Homme forts vs grands hommes Tout change, tout évolue, seuls les hommes forts africains ne changent pas. On croirait entendre Mobutu Sese Seko, quand Blaise Compaoré et ses soutiens évoquent la spécificité de l’Afrique comme contre-argument au président américain Barack Obama, auteur de la célèbre phrase : « L’Afrique n’a pas besoin d’hommes forts, l’Afrique a besoin d’institutions fortes ». Selon Compaoré, « il n’y a pas d’institutions fortes, s’il n’y a pas d’hommes forts pour poser les jalons de ces institutions, dans la durée ». L’opposition politique burkinabè a immédiatement répliqué que l’Afrique avait besoin de grands hommes comme Mandela et non d’hommes forts comme Mobutu.
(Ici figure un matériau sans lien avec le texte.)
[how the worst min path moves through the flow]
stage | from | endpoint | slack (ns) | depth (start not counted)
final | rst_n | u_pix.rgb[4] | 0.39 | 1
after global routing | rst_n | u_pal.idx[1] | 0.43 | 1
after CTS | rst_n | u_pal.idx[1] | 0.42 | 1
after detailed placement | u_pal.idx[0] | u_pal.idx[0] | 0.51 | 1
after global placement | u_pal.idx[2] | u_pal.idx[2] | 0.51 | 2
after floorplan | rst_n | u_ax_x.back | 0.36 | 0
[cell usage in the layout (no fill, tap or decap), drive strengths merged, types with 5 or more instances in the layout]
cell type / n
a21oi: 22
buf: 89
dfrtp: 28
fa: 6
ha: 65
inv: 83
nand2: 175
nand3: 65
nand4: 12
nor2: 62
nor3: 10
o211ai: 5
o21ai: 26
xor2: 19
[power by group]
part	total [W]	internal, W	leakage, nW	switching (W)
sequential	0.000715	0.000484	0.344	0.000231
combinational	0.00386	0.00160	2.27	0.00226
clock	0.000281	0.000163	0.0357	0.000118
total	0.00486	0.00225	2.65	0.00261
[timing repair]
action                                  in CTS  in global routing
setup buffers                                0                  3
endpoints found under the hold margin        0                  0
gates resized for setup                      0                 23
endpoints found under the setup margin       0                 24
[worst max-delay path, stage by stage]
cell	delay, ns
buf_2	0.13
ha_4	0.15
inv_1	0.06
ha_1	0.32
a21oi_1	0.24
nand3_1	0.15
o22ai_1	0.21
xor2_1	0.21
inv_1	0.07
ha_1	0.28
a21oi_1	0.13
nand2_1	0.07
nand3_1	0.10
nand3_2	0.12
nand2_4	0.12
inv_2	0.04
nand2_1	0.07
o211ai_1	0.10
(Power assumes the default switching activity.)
Au-delà de la confusion sur le sens de l’expression «homme fort» qui renvoie plus à un «autocrate» qu’à un «démocrate», c’est la logique même de la dépendance du destin du continent sur quelques hommes qui est en débat. Le lecteur attentif l’aura deviné : le titre de l’article renvoie à un spectre de dirigeants plus large que les seuls «hommes forts». Cela est intentionnel car la question qui est posée ici est la suivante : l’avenir de l’Afrique passera-t-il par des hommes providentiels ou se croyant tels, ou par un sursaut collectif, résultat d’une prise de conscience des peuples?

De Mobutu Sese Seko à Blaise Compaoré : l’Afrique des «hommes forts»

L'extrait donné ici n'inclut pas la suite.